El protagonista de la noticia es un lord inglés, de nombre Alistair McAlpine, en su día, asesor de la dama de hierro, Margaret Thatcher. Durante la semana pasada hubo quien divulgó que estaba implicado en un caso de pederastia. La noticia era falsa, e incluso ha provocado dimisiones en la BBC, pero para cuando fue confirmado el error, el titular se había extendido a golpe de tweet de manera vertiginosa, como un virus en el disco duro de un ordenador. Tanto, que el lord ha decidido denunciar por difamación a los diez mil tuiteros que propagaron el rumor como el que airea que se ha ligado a una celebridad, e incluso ha fijado las indemnizaciones exigidas en función del número de seguidores de cada uno de ellos.

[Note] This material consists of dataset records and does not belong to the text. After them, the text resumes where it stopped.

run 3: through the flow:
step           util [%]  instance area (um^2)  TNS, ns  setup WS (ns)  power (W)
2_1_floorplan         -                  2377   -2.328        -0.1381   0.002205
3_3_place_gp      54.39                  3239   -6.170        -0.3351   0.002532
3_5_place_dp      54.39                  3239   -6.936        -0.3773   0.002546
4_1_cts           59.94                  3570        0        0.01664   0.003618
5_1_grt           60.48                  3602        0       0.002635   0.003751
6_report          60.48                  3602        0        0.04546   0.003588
===== src/rtl/rstc_pulse.sv =====
module rstc_pulse
  import rstc_pkg::*;
(
  input  logic     clk,
  input  logic     rst,
  input  rst_req_t req_i,
  output logic     req_o,
  output logic     power_on_o
);
  always_ff @(posedge clk) begin
    if (rst) begin
      req_o      <= 1'b0;
      power_on_o <= 1'b0;
    end else begin
      req_o      <= req_i.valid;
      power_on_o <= req_i.valid && req_i.power_on;
    end
  end


  kind_needs_req_chk: assert property (@(posedge clk) disable iff (rst)
    power_on_o |-> req_o);
endmodule


===== src/rtl/reset_cause_reg.sv =====
module reset_cause_reg
  import rstc_pkg::*;
#(
  parameter int                ADDR_W     = 16,
  parameter int                DATA_W     = 32,
  parameter logic [ADDR_W-1:0] REG_OFFSET = 16'hF020
) (
  input  logic              clk,
  input  logic              rst,
  input  logic [ADDR_W-1:0] bus_addr,
  input  logic              bus_wr,
  input  logic              bus_rd,
  input  logic [DATA_W-1:0] bus_wdata,
  output logic [DATA_W-1:0] bus_rdata,
  input  logic              sys_reset_done,
  input  logic              btn_power,
  input  logic              btn_extrst,
  output logic              reset_req,
  output logic              reset_req_power_on
);
  localparam int LOW_W = DATA_W - FIELD_W;

  logic               wr_hit, rd_hit;
  logic [FIELD_W-1:0] cause;
  logic               armed;
  rst_req_t           req_next;

  rstc_decode #(.ADDR_W(ADDR_W), .REG_OFFSET(REG_OFFSET)) i_decode (
    .addr_i   (bus_addr),
    .wr_i     (bus_wr),
    .rd_i     (bus_rd),
    .wr_hit_o (wr_hit),
    .rd_hit_o (rd_hit)
  );

  rstc_core i_core (
    .clk       (clk),
    .rst       (rst),
    .wr_hit_i  (wr_hit),
    .wfield_i  (bus_wdata[DATA_W-1 -: FIELD_W]),
    .evt_i     (sys_reset_done),
    .btn_pwr_i (btn_power),
    .btn_ext_i (btn_extrst),
    .cause_o   (cause),
    .armed_o   (armed),
    .req_o     (req_next)
  );

  rstc_pulse i_pulse (
    .clk        (clk),
    .rst        (rst),
    .req_i      (req_next),
    .req_o      (reset_req),
    .power_on_o (reset_req_power_on)
  );

  always_ff @(posedge clk) begin
    if (rst) bus_rdata <= '0;
    else     bus_rdata <= rd_hit ? {cause, {LOW_W{1'b0}}} : '0;
  end


  low_bits_zero_chk: assert property (@(posedge clk) disable iff (rst)
    bus_rdata[LOW_W-1:0] == '0);

  req_from_write_chk: assert property (@(posedge clk) disable iff (rst)
    reset_req |-> $past(bus_wr && bus_addr[2] && !sys_reset_done
                        && (bus_wdata[DATA_W-2] || bus_wdata[DATA_W-3])));

  arm_on_swpwr_chk: assert property (@(posedge clk) disable iff (rst)
    (reset_req && reset_req_power_on) |-> armed);
endmodule
File: config.mk
export PLATFORM = sky130hd
export DESIGN_NAME = brc_req_ctrl
export DESIGN_NICKNAME = d
export VERILOG_FILES = /design/src/rtl/brc_pkg.sv /design/src/rtl/brc_code_decode.sv /design/src/rtl/brc_space_calc.sv /design/src/rtl/brc_word_counter.sv /design/src/rtl/brc_req_ctrl.sv
export SDC_FILE = /design/constraint.sdc
export NUM_CORES = 1
export LEC_CHECK = 0
export CORE_UTILIZATION = 55
export CTS_CLUSTER_DIAMETER = 60
export DETAILED_ROUTE_END_ITERATION = 7
export PLACE_DENSITY = 0.89
export SLEW_MARGIN = 20
export SYNTH_ARGS = -nofsm -noshare
export SYNTH_HDL_FRONTEND = slang
export SYNTH_HIERARCHICAL = 1
export SYNTH_SLANG_ARGS = --single-unit
File: constraint.sdc
create_clock -name clk -period 9.3 [get_ports clk]
set_input_delay 1.395 -clock clk [delete_from_list [all_inputs] [get_ports clk]]
set_output_delay 1.395 -clock clk [all_outputs]
set_load 0.01 [all_outputs]
File: src/rtl/brc_pkg.sv
package brc_pkg;

   typedef enum logic [1:0] {
      BRC_IDLE = 2'd0,
      BRC_ASK  = 2'd1,
      BRC_MOVE = 2'd2
   } brc_state_e;

   localparam int BRC_CODED_MAX  = 128;
   localparam int BRC_THRESH_MAX = 16;
   localparam int BRC_RAW_W      = 8;

   // threshold in dwords: 1, 4, 8, 16
   function automatic int brc_thresh_words(input logic [1:0] code);
      return (code == 2'd0) ? 1 : (2 << code);
   endfunction

   function automatic int brc_cap(input int depth);
      return (depth < BRC_CODED_MAX) ? depth : BRC_CODED_MAX;
   endfunction

endpackage

File: src/rtl/brc_code_decode.sv
module brc_code_decode #(
   parameter int FIFO_DEPTH = 256,
   parameter int LEN_W      = 8
) (
   input  logic [2:0]       burst_code,
   input  logic [1:0]       thresh_code,
   output logic [LEN_W-1:0] burst_words,
   output logic [LEN_W-1:0] thresh_words
);
   import brc_pkg::*;

   localparam int CAP = brc_cap(FIFO_DEPTH);

   logic [BRC_RAW_W-1:0] raw_words;

   assign raw_words    = BRC_RAW_W'(1) << burst_code;
   assign thresh_words = LEN_W'(brc_thresh_words(thresh_code));

   generate
      if (FIFO_DEPTH >= BRC_CODED_MAX) begin : g_full
         assign burst_words = LEN_W'(raw_words);
      end else begin : g_clamp
         assign burst_words = (raw_words > BRC_RAW_W'(CAP)) ? LEN_W'(CAP)
                                                            : LEN_W'(raw_words);
      end
   endgenerate

endmodule

File: src/rtl/brc_space_calc.sv
module brc_space_calc #(
   parameter int FIFO_DEPTH = 256,
   parameter int LVL_W      = 9
) (
   input  logic             rd_mode,
   input  logic [LVL_W-1:0] level,
   output logic [LVL_W-1:0] avail
);
   localparam logic [LVL_W-1:0] DEPTH_V = LVL_W'(FIFO_DEPTH);

   logic [LVL_W-1:0] free_slots;
   logic [LVL_W-1:0] valid_words;

   assign free_slots  = (level >= DEPTH_V) ? '0 : (DEPTH_V - level);
   assign valid_words = (level > DEPTH_V) ? DEPTH_V : level;
   assign avail       = rd_mode ? free_slots : valid_words;

endmodule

Si el caso prospera puede sentar un -peligroso o no- precedente, pero supone de por sí una advertencia hasta ahora desoída sobre la responsabilidad a la hora de hacer uso de las redes sociales, donde de todo queda rastro, hasta de nuestra propia inocencia -también de nuestra estupidez- a la hora de despotricar de alguien, como hasta ahora solía hacerse en cualquier reunión ante la barra de un bar.
Hay quien sostiene que las redes sociales han puesto de manifiesto nuestra tendencia natural al exhibiciomismo. Lo contamos todo, lo compartimos todo, lo retratamos todo y lo aireamos todo. Tanto que, hoy en día, ante una entrevista de trabajo, le dan más importancia a tu perfil en Facebook que a tu propia experiencia profesional, sobre todo si tu perfil está bien documentado. Más de uno ha lamentado haber subido las fotos de su última borrachera, víctima de esa incontinencia a la que nos empujan unas modas contra las que no comulga todo el mundo, y tampoco hace falta ser un lord inglés para no comulgar con modas.